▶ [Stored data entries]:
*** Begin section ***
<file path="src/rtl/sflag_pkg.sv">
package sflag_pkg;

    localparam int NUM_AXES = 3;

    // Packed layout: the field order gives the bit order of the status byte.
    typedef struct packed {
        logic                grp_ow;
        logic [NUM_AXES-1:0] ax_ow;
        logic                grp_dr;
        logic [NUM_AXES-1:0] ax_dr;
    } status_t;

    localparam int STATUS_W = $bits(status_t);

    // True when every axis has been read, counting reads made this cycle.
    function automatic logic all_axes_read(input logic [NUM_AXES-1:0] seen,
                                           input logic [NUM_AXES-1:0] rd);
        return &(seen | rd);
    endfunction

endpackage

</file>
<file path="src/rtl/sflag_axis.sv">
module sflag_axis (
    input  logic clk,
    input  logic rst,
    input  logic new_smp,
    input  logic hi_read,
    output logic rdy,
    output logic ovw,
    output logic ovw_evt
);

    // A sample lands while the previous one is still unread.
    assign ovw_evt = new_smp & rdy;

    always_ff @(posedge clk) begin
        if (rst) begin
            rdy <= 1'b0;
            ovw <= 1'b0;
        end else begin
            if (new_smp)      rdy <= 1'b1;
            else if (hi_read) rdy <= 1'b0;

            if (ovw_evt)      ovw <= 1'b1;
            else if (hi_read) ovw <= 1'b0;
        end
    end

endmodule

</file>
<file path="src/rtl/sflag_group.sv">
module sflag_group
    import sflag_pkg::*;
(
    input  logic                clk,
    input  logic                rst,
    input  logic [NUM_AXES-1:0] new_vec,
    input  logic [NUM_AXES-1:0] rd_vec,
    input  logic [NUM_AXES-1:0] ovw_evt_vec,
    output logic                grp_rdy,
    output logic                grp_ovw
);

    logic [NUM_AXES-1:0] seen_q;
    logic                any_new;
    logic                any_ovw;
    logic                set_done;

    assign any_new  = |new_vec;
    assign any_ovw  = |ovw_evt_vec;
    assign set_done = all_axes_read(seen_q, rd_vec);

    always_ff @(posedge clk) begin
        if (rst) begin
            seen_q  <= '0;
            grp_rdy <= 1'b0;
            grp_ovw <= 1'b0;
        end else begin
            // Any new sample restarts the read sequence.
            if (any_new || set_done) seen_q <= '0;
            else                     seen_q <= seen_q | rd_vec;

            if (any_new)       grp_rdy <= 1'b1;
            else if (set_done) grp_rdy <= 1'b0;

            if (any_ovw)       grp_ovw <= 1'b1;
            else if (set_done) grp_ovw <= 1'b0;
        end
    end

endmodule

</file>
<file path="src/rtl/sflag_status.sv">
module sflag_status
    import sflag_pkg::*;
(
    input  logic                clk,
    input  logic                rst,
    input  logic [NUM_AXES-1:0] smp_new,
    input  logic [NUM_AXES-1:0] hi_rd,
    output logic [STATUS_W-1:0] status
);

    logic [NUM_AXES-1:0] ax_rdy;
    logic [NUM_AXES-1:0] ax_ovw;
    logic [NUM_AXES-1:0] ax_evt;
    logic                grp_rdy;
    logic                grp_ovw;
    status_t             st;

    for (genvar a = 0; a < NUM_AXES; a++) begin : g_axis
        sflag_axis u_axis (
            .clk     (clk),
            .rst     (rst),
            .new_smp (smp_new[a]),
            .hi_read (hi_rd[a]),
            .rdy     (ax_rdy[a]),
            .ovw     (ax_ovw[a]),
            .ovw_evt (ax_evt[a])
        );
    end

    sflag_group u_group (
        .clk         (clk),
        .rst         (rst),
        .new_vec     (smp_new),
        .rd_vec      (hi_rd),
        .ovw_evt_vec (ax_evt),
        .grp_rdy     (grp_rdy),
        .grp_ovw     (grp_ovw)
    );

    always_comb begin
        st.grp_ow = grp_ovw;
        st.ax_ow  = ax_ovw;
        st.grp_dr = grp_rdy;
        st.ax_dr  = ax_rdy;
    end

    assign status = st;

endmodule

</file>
*** End section ***
*** Begin section ***
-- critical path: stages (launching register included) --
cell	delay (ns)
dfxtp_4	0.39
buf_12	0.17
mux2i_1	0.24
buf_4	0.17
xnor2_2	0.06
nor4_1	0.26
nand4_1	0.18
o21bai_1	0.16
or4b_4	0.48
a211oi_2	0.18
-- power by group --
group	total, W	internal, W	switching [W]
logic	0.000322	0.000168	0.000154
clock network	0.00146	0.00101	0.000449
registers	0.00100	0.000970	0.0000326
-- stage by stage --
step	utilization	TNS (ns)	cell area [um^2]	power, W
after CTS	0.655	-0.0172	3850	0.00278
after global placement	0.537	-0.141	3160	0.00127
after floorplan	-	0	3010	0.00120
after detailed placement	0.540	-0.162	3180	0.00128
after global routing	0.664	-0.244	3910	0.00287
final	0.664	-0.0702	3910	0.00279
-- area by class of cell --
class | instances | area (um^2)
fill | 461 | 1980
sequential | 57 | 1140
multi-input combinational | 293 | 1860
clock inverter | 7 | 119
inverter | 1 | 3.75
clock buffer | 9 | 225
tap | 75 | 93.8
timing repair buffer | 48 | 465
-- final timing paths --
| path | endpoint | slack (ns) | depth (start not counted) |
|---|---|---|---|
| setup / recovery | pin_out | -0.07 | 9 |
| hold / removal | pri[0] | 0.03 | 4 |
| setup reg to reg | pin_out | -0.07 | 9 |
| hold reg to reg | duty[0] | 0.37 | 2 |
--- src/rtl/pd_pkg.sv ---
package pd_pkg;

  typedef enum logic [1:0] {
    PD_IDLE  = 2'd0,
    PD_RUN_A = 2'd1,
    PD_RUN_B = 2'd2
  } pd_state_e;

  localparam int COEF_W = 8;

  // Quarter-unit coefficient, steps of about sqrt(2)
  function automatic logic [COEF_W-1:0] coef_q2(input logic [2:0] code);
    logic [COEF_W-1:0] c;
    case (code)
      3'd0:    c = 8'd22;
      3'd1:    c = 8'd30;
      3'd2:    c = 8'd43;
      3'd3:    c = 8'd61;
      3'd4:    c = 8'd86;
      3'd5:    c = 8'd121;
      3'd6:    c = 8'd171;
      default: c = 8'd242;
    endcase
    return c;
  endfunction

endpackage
*** End section ***
▶ [How to complete this task]:
Which lines in the data above contain "after"? Show each one.

▶ [Written answer]:
after CTS	0.655	-0.0172	3850	0.00278
after global placement	0.537	-0.141	3160	0.00127
after floorplan	-	0	3010	0.00120
after detailed placement	0.540	-0.162	3180	0.00128
after global routing	0.664	-0.244	3910	0.00287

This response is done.